[src/rtl/rfg_spi_cmd_sequencer_if.sv]
// rfg_spi_cmd_sequencer_if: AXIS byte ingress from SPI and read-back egress towards SPI.
interface rfg_spi_cmd_sequencer_if #(
   parameter int ID_WIDTH = 8
);
   logic [7:0]          s_axis_tdata;
   logic                s_axis_tvalid;
   logic                s_axis_tready;
   logic [ID_WIDTH-1:0] s_axis_tid;
   logic [7:0]          m_axis_tdata;
   logic                m_axis_tvalid;
   logic                m_axis_tready;
   logic                m_axis_tlast;
   logic [ID_WIDTH-1:0] m_axis_tdest;
   modport master (
      output s_axis_tdata, s_axis_tvalid, s_axis_tid, m_axis_tready,
      input  s_axis_tready, m_axis_tdata, m_axis_tvalid, m_axis_tlast, m_axis_tdest
   );
   modport slave (
      input  s_axis_tdata, s_axis_tvalid, s_axis_tid, m_axis_tready,
      output s_axis_tready, m_axis_tdata, m_axis_tvalid, m_axis_tlast, m_axis_tdest
   );
endinterface

[src/rtl/rfg_spi_cmd_sequencer.sv]
// rfg_spi_cmd_sequencer: decodes SPI command bytes into register-file write/read strobes
// and streams read data back to the originating source.
module rfg_spi_cmd_sequencer #(
   parameter int ADDR_WIDTH = 8,
   parameter int ID_WIDTH   = 8,
   parameter int TIMEOUT    = 1024
) (
   input  logic                  clk,
   input  logic                  resn,
   rfg_spi_cmd_sequencer_if.slave axis,
   output logic [ADDR_WIDTH-1:0] rfg_address,
   output logic                  rfg_write,
   output logic [7:0]            rfg_writedata,
   output logic                  rfg_read,
   input  logic [7:0]            rfg_readdata,
   input  logic                  rfg_readdata_valid,
   output logic                  busy,
   output logic                  err_cmd,
   output logic                  err_timeout
);
   localparam int IW = $clog2(TIMEOUT);
   typedef enum logic [2:0] {CMD, ADDR, LEN, WDATA, RREQ, RWAIT, RSEND} state_t;
   state_t state;
   logic is_read, auto_inc, hs, timed;
   logic [7:0] rem;
   logic [IW-1:0] idle;
   assign axis.s_axis_tready = state inside {CMD, ADDR, LEN, WDATA};
   assign hs = axis.s_axis_tvalid && axis.s_axis_tready;
   assign timed = state inside {ADDR, LEN, WDATA, RWAIT};
   assign busy = state != CMD;
   always_ff @(posedge clk) begin
      if (!resn) begin
         state              <= CMD;
         is_read            <= 1'b0;
         auto_inc           <= 1'b0;
         rem                <= '0;
         idle               <= '0;
         rfg_address        <= '0;
         rfg_write          <= 1'b0;
         rfg_writedata      <= '0;
         rfg_read           <= 1'b0;
         axis.m_axis_tdata  <= '0;
         axis.m_axis_tvalid <= 1'b0;
         axis.m_axis_tlast  <= 1'b0;
         axis.m_axis_tdest  <= '0;
         err_cmd            <= 1'b0;
         err_timeout        <= 1'b0;
      end else begin
         rfg_write   <= 1'b0;
         rfg_read    <= 1'b0;
         err_cmd     <= 1'b0;
         err_timeout <= 1'b0;
         idle        <= (timed && !hs) ? idle + IW'(1) : '0;
         // write address advances once the strobe it belongs to has been issued
         if (rfg_write && auto_inc) rfg_address <= rfg_address + ADDR_WIDTH'(1);
         unique case (state)
            CMD: if (hs) begin
               is_read           <= axis.s_axis_tdata[7];
               auto_inc          <= axis.s_axis_tdata[5];
               axis.m_axis_tdest <= axis.s_axis_tid;
               err_cmd           <= axis.s_axis_tdata[7:6] == 2'b11;
               state             <= (axis.s_axis_tdata[7:6] == 2'b01 || axis.s_axis_tdata[7:6] == 2'b10) ? ADDR : CMD;
            end
            ADDR: if (hs) begin
               rfg_address <= ADDR_WIDTH'(axis.s_axis_tdata);
               state       <= LEN;
            end
            LEN: if (hs) begin
               rem      <= axis.s_axis_tdata;
               rfg_read <= is_read && axis.s_axis_tdata != 8'd0;
               state    <= (axis.s_axis_tdata == 8'd0) ? CMD : (is_read ? RREQ : WDATA);
            end
            WDATA: if (hs) begin
               rfg_write     <= 1'b1;
               rfg_writedata <= axis.s_axis_tdata;
               rem           <= rem - 8'd1;
               state         <= (rem == 8'd1) ? CMD : WDATA;
            end
            RREQ: state <= RWAIT;
            RWAIT: if (rfg_readdata_valid) begin
               axis.m_axis_tdata  <= rfg_readdata;
               axis.m_axis_tvalid <= 1'b1;
               axis.m_axis_tlast  <= rem == 8'd1;
               state              <= RSEND;
            end
            RSEND: if (axis.m_axis_tready) begin
               axis.m_axis_tvalid <= 1'b0;
               axis.m_axis_tlast  <= 1'b0;
               rem                <= rem - 8'd1;
               rfg_address        <= auto_inc ? rfg_address + ADDR_WIDTH'(1) : rfg_address;
               rfg_read           <= rem != 8'd1;
               state              <= (rem == 8'd1) ? CMD : RREQ;
            end
            default: state <= CMD;
         endcase
         // arriving read data wins over a coincident expiry
         if (timed && !hs && !(state == RWAIT && rfg_readdata_valid) && idle == IW'(TIMEOUT - 1)) begin
            err_timeout <= 1'b1;
            state       <= CMD;
         end
      end
   end
endmodule

[src/flat_wrapper.sv]
// flat-port wrapper written by rule: the top's interface ports become plain ports
module rfg_spi_cmd_sequencer_flat 
#(
   parameter int ADDR_WIDTH = 8,
   parameter int ID_WIDTH   = 8,
   parameter int TIMEOUT    = 1024
)
  (clk, resn, rfg_address, rfg_write, rfg_writedata, rfg_read, rfg_readdata, rfg_readdata_valid, busy, err_cmd, err_timeout, axis_s_axis_tdata, axis_s_axis_tvalid, axis_s_axis_tid, axis_m_axis_tready, axis_s_axis_tready, axis_m_axis_tdata, axis_m_axis_tvalid, axis_m_axis_tlast, axis_m_axis_tdest);
  rfg_spi_cmd_sequencer_if #(.ID_WIDTH(ID_WIDTH)) axis_i ();
  input  logic clk;
  input  logic resn;
  output logic [ADDR_WIDTH-1:0] rfg_address;
  output logic rfg_write;
  output logic [7:0] rfg_writedata;
  output logic rfg_read;
  input  logic [7:0] rfg_readdata;
  input  logic rfg_readdata_valid;
  output logic busy;
  output logic err_cmd;
  output logic err_timeout;
  input wire logic [$bits(axis_i.s_axis_tdata)-1:0] axis_s_axis_tdata;
  input wire logic [$bits(axis_i.s_axis_tvalid)-1:0] axis_s_axis_tvalid;
  input wire logic [$bits(axis_i.s_axis_tid)-1:0] axis_s_axis_tid;
  input wire logic [$bits(axis_i.m_axis_tready)-1:0] axis_m_axis_tready;
  output wire logic [$bits(axis_i.s_axis_tready)-1:0] axis_s_axis_tready;
  output wire logic [$bits(axis_i.m_axis_tdata)-1:0] axis_m_axis_tdata;
  output wire logic [$bits(axis_i.m_axis_tvalid)-1:0] axis_m_axis_tvalid;
  output wire logic [$bits(axis_i.m_axis_tlast)-1:0] axis_m_axis_tlast;
  output wire logic [$bits(axis_i.m_axis_tdest)-1:0] axis_m_axis_tdest;
  assign axis_i.s_axis_tdata = axis_s_axis_tdata;
  assign axis_i.s_axis_tvalid = axis_s_axis_tvalid;
  assign axis_i.s_axis_tid = axis_s_axis_tid;
  assign axis_i.m_axis_tready = axis_m_axis_tready;
  assign axis_s_axis_tready = axis_i.s_axis_tready;
  assign axis_m_axis_tdata = axis_i.m_axis_tdata;
  assign axis_m_axis_tvalid = axis_i.m_axis_tvalid;
  assign axis_m_axis_tlast = axis_i.m_axis_tlast;
  assign axis_m_axis_tdest = axis_i.m_axis_tdest;
  rfg_spi_cmd_sequencer #(.ADDR_WIDTH(ADDR_WIDTH), .ID_WIDTH(ID_WIDTH), .TIMEOUT(TIMEOUT)) u_core (.clk(clk), .resn(resn), .axis(axis_i), .rfg_address(rfg_address), .rfg_write(rfg_write), .rfg_writedata(rfg_writedata), .rfg_read(rfg_read), .rfg_readdata(rfg_readdata), .rfg_readdata_valid(rfg_readdata_valid), .busy(busy), .err_cmd(err_cmd), .err_timeout(err_timeout));
endmodule
[config.mk]
export PLATFORM = sky130hd
export DESIGN_NAME = rfg_spi_cmd_sequencer_flat
export DESIGN_NICKNAME = d
export VERILOG_FILES = /design/src/rtl/rfg_spi_cmd_sequencer_if.sv /design/src/rtl/rfg_spi_cmd_sequencer.sv /design/src/flat_wrapper.sv
export SDC_FILE = /design/constraint.sdc
export NUM_CORES = 1
export LEC_CHECK = 0
export CORE_ASPECT_RATIO = 1.2
export CORE_MARGIN = 2
export CORE_UTILIZATION = 50
export CTS_BUF_LIST = sky130_fd_sc_hd__clkbuf_8
export DETAILED_ROUTE_END_ITERATION = 16
export GPL_TIMING_DRIVEN = 0
export PLACE_DENSITY = 0.81
export SYNTH_ARGS = -nofsm -noshare
export SYNTH_HDL_FRONTEND = slang
export SYNTH_SLANG_ARGS = --single-unit
[constraint.sdc]
create_clock -name clk -period 5 [get_ports clk]
set_input_delay 1.25 -clock clk [delete_from_list [all_inputs] [get_ports clk]]
set_output_delay 1.25 -clock clk [all_outputs]
set_load 0.02 [all_outputs]
## Word-level counts from Yosys, hierarchy flattened

Index checks and enable logic that the tools add are counted.

| word-level totals | value |
|---|---|
| flip-flop bits (word level) | 61 |
| input port bits | 29 |
| output and inout port bits | 40 |
| word-level logic and storage cells | 97 |

| operators by class | value |
|---|---|
| add/subtract/negate cells | 3 |
| eq/ne operators | 19 |
| muxes and demuxes | 31 |
| bitwise operators | 1 |
| reductions and logical operators | 28 |

Operator list:

| kind | number |
|---|---|
| 2-to-1 mux 8 bit | 7 |
| 2-to-1 mux 3 bit | 9 |
| case mux 8 bit (3 select lines) | 1 |
| case mux 3 bit (7 select lines) | 1 |
| case mux 8 bit (2 select lines) | 1 |
| adder 10 x 1 -> 10 bit (second input constant) | 1 |
| == test 10 bit (second input constant) | 1 |
| AND reduction 2 bit | 5 |
| == test 3 bit (second input constant) | 3 |
| adder 8 x 1 -> 8 bit (second input constant) | 1 |
| == test 8 x 1 -> 1 bit (second input constant) | 1 |
| logical NOT 8 bit | 1 |
| 2-to-1 mux 1 bit | 8 |
| inequality test 2 x 1 -> 1 bit (second input constant) | 4 |
| inequality test 8 x 1 -> 1 bit (second input constant) | 1 |
| nonzero test 4 bit | 2 |
| nonzero test 8 bit | 1 |
| subtractor 8 x 1 -> 8 bit (second input constant) | 1 |
| logical AND 1 bit | 7 |
| == test 3 x 2 -> 1 bit (second input constant) | 2 |
| case mux 1 bit (2 select lines) | 3 |
| AND reduction 3 bit | 2 |
| AND reduction 6 bit | 1 |
| nonzero test 3 bit | 2 |
| 13 further kinds | 16 |

## Logic depth before layout (Yosys ltp)

Gate-level depths: netlist (run 1).

| depth | value |
|---|---|
| depth after elaboration | 8 |
| gate-level depth with buffers | 6 |

## Least setup slack after synthesis (run 1)

OpenSTA, ideal clock, no wires.

| path | value |
|---|---|
| path type | input to register |
| from | input port axis_s_axis_tdata[6] |
| to | register u_core.rfg_read |
| library setup time | 96 ps |
| arrival | 2343 ps |
| required time | 4904 ps |
| setup slack | 2561 ps |
| stages | 6 |
| path buffers | 0 |
| path through | inv_1 > ha_1 > nor4b_1 > a2111oi_0 > a21oi_1 > nor4b_1 |

| between the ends | value |
|---|---|
| word-level cells in the longest chain between the ends | 4 |

RTL lines:

| what | RTL line | RTL |
|---|---|---|
| start: declaration | flat_wrapper.sv:21 | `input wire logic [$bits(axis_i.s_axis_tdata)-1:0] axis_s_axis_tdata;` |
| nonzero test 8 bit | rfg_spi_cmd_sequencer.sv:70 | `rfg_read <= is_read && axis.s_axis_tdata != 8'd0;` |
| logical AND 1 bit | rfg_spi_cmd_sequencer.sv:70 |  |
| 2-to-1 mux 1 bit | rfg_spi_cmd_sequencer.sv:68 | `LEN: if (hs) begin` |
| case mux 1 bit (2 select lines) | rfg_spi_cmd_sequencer.sv:56 | `unique case (state)` |
| end signal: assignment | rfg_spi_cmd_sequencer.sv:50 | `rfg_read <= 1'b0;` |
| end signal: assignment | rfg_spi_cmd_sequencer.sv:70 |  |
| end signal: assignment | rfg_spi_cmd_sequencer.sv:91 | `rfg_read <= rem != 8'd1;` |
| end: declaration | rfg_spi_cmd_sequencer.sv:14 | `output logic rfg_read,` |

No other way between the ends.
A chain may end at the register's enable or synchronous reset.

## Worst setup path after layout (run 1)

| path | value |
|---|---|
| from | register u_core.state[2] |
| to | output port busy |

| between the ends | value |
|---|---|
| word-level cells in the longest chain between the ends | 1 |

RTL lines:

| what | RTL line | RTL |
|---|---|---|
| start: declaration | rfg_spi_cmd_sequencer.sv:23 | `state_t state;` |
| start signal: assignment | rfg_spi_cmd_sequencer.sv:62 | `state <= (axis.s_axis_tdata[7:6] == 2'b01 \|\| axis.s_axis_tdata[7:6] == 2'b10) ? ADDR : CMD;` |
| start signal: assignment | rfg_spi_cmd_sequencer.sv:71 | `state <= (axis.s_axis_tdata == 8'd0) ? CMD : (is_read ? RREQ : WDATA);` |
| start signal: assignment | rfg_spi_cmd_sequencer.sv:77 | `state <= (rem == 8'd1) ? CMD : WDATA;` |
| nonzero test 3 bit | rfg_spi_cmd_sequencer.sv:30 | `assign busy = state != CMD;` |
| end: declaration | flat_wrapper.sv:18 | `output logic busy;` |

No other way between the ends.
────────────────────────────────────────
GOAL OF THE EXERCISE: Reply with nothing but the number of lines in the data that include the word "value".

OUTPUT OF THE EXERCISE: 7